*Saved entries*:
○ ○ ○

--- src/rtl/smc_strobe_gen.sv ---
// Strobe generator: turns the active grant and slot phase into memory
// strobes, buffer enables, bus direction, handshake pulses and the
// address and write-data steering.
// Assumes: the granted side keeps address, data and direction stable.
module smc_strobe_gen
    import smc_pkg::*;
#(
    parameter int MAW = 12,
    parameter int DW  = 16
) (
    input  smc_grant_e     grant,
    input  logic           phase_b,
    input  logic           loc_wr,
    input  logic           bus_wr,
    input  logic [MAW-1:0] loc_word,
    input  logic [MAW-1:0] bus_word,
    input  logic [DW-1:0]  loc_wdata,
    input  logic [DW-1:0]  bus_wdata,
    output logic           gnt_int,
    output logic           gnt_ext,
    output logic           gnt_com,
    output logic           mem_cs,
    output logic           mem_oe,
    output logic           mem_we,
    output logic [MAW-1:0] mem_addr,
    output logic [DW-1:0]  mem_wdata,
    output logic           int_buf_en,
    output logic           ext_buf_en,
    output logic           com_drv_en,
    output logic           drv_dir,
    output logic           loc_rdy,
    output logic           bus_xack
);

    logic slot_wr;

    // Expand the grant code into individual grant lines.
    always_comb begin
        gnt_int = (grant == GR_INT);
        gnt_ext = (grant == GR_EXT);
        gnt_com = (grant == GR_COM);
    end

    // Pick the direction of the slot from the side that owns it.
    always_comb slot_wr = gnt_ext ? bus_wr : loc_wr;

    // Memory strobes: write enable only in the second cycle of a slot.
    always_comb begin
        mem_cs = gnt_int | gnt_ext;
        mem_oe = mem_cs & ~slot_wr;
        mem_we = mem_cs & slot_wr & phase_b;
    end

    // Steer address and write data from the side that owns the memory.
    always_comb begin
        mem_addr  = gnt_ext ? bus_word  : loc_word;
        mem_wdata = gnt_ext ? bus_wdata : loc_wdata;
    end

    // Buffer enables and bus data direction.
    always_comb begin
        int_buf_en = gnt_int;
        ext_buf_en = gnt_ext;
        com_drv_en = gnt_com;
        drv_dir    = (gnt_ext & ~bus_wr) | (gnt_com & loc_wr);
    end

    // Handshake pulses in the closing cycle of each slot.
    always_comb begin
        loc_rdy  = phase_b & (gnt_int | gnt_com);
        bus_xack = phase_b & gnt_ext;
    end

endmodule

○ ○ ○

*BRIEF*: Report how many lines of the data hold the string "address"; give only the number.

*RESPONSE TO THE EXERCISE*: 3